-------- Records for the exercise

**config.mk**
```make
export PLATFORM = sky130hd
export DESIGN_NAME = base64_stream_encoder
export DESIGN_NICKNAME = d
export VERILOG_FILES = /design/src/rtl/b64e_pkg.sv /design/src/rtl/b64e_front.sv /design/src/rtl/b64e_fifo.sv /design/src/rtl/b64e_back.sv /design/src/rtl/base64_stream_encoder.sv
export SDC_FILE = /design/constraint.sdc
export NUM_CORES = 1
export LEC_CHECK = 0
export BUFFER_PORTS_ARGS = -buffer_cell sky130_fd_sc_hd__buf_2
export CAP_MARGIN = 20
export CELL_PAD_IN_SITES_DETAIL_PLACEMENT = 0
export CELL_PAD_IN_SITES_GLOBAL_PLACEMENT = 1
export CORE_ASPECT_RATIO = 1.5
export CORE_MARGIN = 2
export CORE_UTILIZATION = 39
export DETAILED_ROUTE_END_ITERATION = 12
export HOLD_SLACK_MARGIN = 0.08
export PLACE_DENSITY_LB_ADDON = 0.1
export SETUP_SLACK_MARGIN = 0.02
export SYNTH_ARGS = -nofsm -noshare
export SYNTH_HDL_FRONTEND = slang
export SYNTH_HIERARCHICAL = 1
export SYNTH_SLANG_ARGS = --single-unit
```
**constraint.sdc**
```tcl
create_clock -name clk -period 8.65 [get_ports clk]
set_input_delay 0.4325 -clock clk [delete_from_list [all_inputs] [get_ports clk]]
set_output_delay 0.4325 -clock clk [all_outputs]
set_load 0.01 [all_outputs]
```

----------------

Exercise goal:
Word for word, retype each record.

Response area:
**config.mk**
```make
export PLATFORM = sky130hd
export DESIGN_NAME = base64_stream_encoder
export DESIGN_NICKNAME = d
export VERILOG_FILES = /design/src/rtl/b64e_pkg.sv /design/src/rtl/b64e_front.sv /design/src/rtl/b64e_fifo.sv /design/src/rtl/b64e_back.sv /design/src/rtl/base64_stream_encoder.sv
export SDC_FILE = /design/constraint.sdc
export NUM_CORES = 1
export LEC_CHECK = 0
export BUFFER_PORTS_ARGS = -buffer_cell sky130_fd_sc_hd__buf_2
export CAP_MARGIN = 20
export CELL_PAD_IN_SITES_DETAIL_PLACEMENT = 0
export CELL_PAD_IN_SITES_GLOBAL_PLACEMENT = 1
export CORE_ASPECT_RATIO = 1.5
export CORE_MARGIN = 2
export CORE_UTILIZATION = 39
export DETAILED_ROUTE_END_ITERATION = 12
export HOLD_SLACK_MARGIN = 0.08
export PLACE_DENSITY_LB_ADDON = 0.1
export SETUP_SLACK_MARGIN = 0.02
export SYNTH_ARGS = -nofsm -noshare
export SYNTH_HDL_FRONTEND = slang
export SYNTH_HIERARCHICAL = 1
export SYNTH_SLANG_ARGS = --single-unit
```
**constraint.sdc**
```tcl
create_clock -name clk -period 8.65 [get_ports clk]
set_input_delay 0.4325 -clock clk [delete_from_list [all_inputs] [get_ports clk]]
set_output_delay 0.4325 -clock clk [all_outputs]
set_load 0.01 [all_outputs]
```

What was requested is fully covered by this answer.